Blood glucose awareness training and epinephrine responses to hypoglycemia during intensive treatment in type 1 diabetes.
- Section of Diabetes and Metabolism, Brigham and Women's Hospital, Harvard Medical School, Boston, Massachusetts, USA.
OBJECTIVE: To determine the effect of blood glucose awareness training (BGAT) on epinephrine and symptom responses to hypoglycemia in patients with type 1 diabetes enrolled in an intensive diabetes treatment (IDT) program. RESEARCH DESIGN AND METHODS: A total of 47 subjects with uncomplicated diabetes (duration 9 +/- 3 years: HbA1c 9.0 +/- 1.2%; reference range 4-6%) enrolled in a 4-month outpatient IDT program were randomized to classes in BGAT (n = 25) (BGAT group) or cholesterol awareness (n = 22) (control group).

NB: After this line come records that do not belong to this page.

$ cat src/rtl/instr_fetch_unit.sv
// instr_fetch_unit: PC, credit-limited byte fetch from 1-cycle program memory, FWFT instruction buffer
module instr_fetch_unit #(
    parameter int ADDR_W     = 8,
    parameter int FIFO_DEPTH = 4
) (
    input  logic              clk,
    input  logic              rst_n,
    input  logic              fetch_en,
    output logic              mem_req,
    output logic [ADDR_W-1:0] mem_addr,
    input  logic [7:0]        mem_rdata,
    output logic [7:0]        instr,
    output logic [ADDR_W-1:0] instr_pc,
    output logic              instr_valid,
    input  logic              instr_ready,
    input  logic              jump_en,
    input  logic [ADDR_W-1:0] jump_target
);
    localparam int PW = $clog2(FIFO_DEPTH);
    localparam int CW = PW + 1;

    typedef enum logic {FETCH, KILL} state_t;

    state_t            state_q, state_d;
    logic [ADDR_W-1:0] pc_q, pc_d, mem_addr_q, mem_addr_d, rd_addr_q;
    logic              mem_req_q, mem_req_d, rvalid_q;
    logic [PW-1:0]     wptr_q, wptr_d, rptr_q, rptr_d;
    logic [CW-1:0]     count_q, count_d;
    logic [7:0]        data_q [FIFO_DEPTH];
    logic [7:0]        data_d [FIFO_DEPTH];
    logic [ADDR_W-1:0] tag_q  [FIFO_DEPTH];
    logic [ADDR_W-1:0] tag_d  [FIFO_DEPTH];
    logic              push, pop, issue;

    // A request is only issued when the buffer is guaranteed a slot for it
    // plus the read already outstanding, so the memory side never stalls.
    always_comb begin
        push       = rvalid_q && state_q == FETCH && !jump_en;
        pop        = count_q != '0 && instr_ready && !jump_en;
        count_d    = jump_en ? '0 : count_q + CW'(push) - CW'(pop);
        wptr_d     = jump_en ? '0 : wptr_q + PW'(push);
        rptr_d     = jump_en ? '0 : rptr_q + PW'(pop);
        issue      = fetch_en && !jump_en && (count_d + CW'(mem_req_q)) < CW'(FIFO_DEPTH);
        mem_req_d  = issue;
        mem_addr_d = issue ? pc_q : mem_addr_q;
        pc_d       = jump_en ? jump_target : pc_q + ADDR_W'(issue);
        state_d    = (jump_en && mem_req_q) ? KILL : FETCH;
        data_d     = data_q;
        tag_d      = tag_q;
        if (push) begin
            data_d[wptr_q] = mem_rdata;
            tag_d[wptr_q]  = rd_addr_q;
        end
    end

    always_ff @(posedge clk or negedge rst_n) begin
        if (!rst_n) begin
            state_q    <= FETCH;
            pc_q       <= '0;
            mem_req_q  <= 1'b0;
            mem_addr_q <= '0;
            rvalid_q   <= 1'b0;
            rd_addr_q  <= '0;
            wptr_q     <= '0;
            rptr_q     <= '0;
            count_q    <= '0;
            data_q     <= '{default: '0};
            tag_q      <= '{default: '0};
        end else begin
            state_q    <= state_d;
            pc_q       <= pc_d;
            mem_req_q  <= mem_req_d;
            mem_addr_q <= mem_addr_d;
            rvalid_q   <= mem_req_q;
            rd_addr_q  <= mem_addr_q;
            wptr_q     <= wptr_d;
            rptr_q     <= rptr_d;
            count_q    <= count_d;
            data_q     <= data_d;
            tag_q      <= tag_d;
        end
    end

    assign mem_req     = mem_req_q;
    assign mem_addr    = mem_addr_q;
    assign instr       = data_q[rptr_q];
    assign instr_pc    = tag_q[rptr_q];
    assign instr_valid = count_q != '0;
endmodule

Subjects underwent stepped hypoglycemic clamp studies before and at completion of IDT. Plasma glucose was lowered from 6.7 mmol/l (baseline) to 4.4, 3.9, 3.3, 2.8, and 2.2 mmol/l over 190 min. Symptoms, counterregulatory hormones, and ability of the subject to estimate their glucose level were assessed at each plateau. At home, subjects used a handheld computer to first estimate and then measure and record blood glucose levels for 70 trials over a 4-week period immediately before IDT and again immediately following the educational intervention. RESULTS: HbA1c decreased in both BGAT group (9.1 +/- 1.4 to 7.9 +/- 1.1%; P < 0.001) and control group (9.0 +/- 1.1 to 7.8 +/- 0.8%; P < 0.001) (NS between groups). Frequency of hypoglycemia (< 3.9 mmol/l) increased in both groups, from 0.45 +/- 0.06 to 0.69 +/- 0.07 episodes per day (P < 0.001) in the BGAT group and from 0.50 +/- 0.08 to 0.68 +/- 0.06 episodes per day (P < 0.05) in the control group NS between groups). Epinephrine responses after IDT were greater in the BGAT group (repeated measure analysis of variance [ANOVA], F = 3.5, P < 0.05). A separate analysis of subjects n = 26) most at risk for hypoglycemia (HbA1c after IDT < 7.8% or an HbA1c improvement of > 2 percentage points) showed that frequency of hypoglycemia increased in both the groups: from 0.50 +/- 0.09 to 0.80 +/- 0.11 episodes per day (P < 0.01) in the BGAT group (n = 14) and from 0.43 +/- 0.11 to 0.75 +/- 0.07 episodes per day (P < 0.05) in the control group (n = 12) (NS between groups). However, the epinephrine response in control subjects decreased with IDT while the response in the BGAT subjects was preserved (repeated measure ANOVA, F = 4.4, P < 0.02). CONCLUSIONS: BGAT is a useful intervention to decrease blunting of counterregulatory responses associated with improved glycemic control and may modify the severity of hypoglycemia associated with improved glycemic control in type 1 diabetes.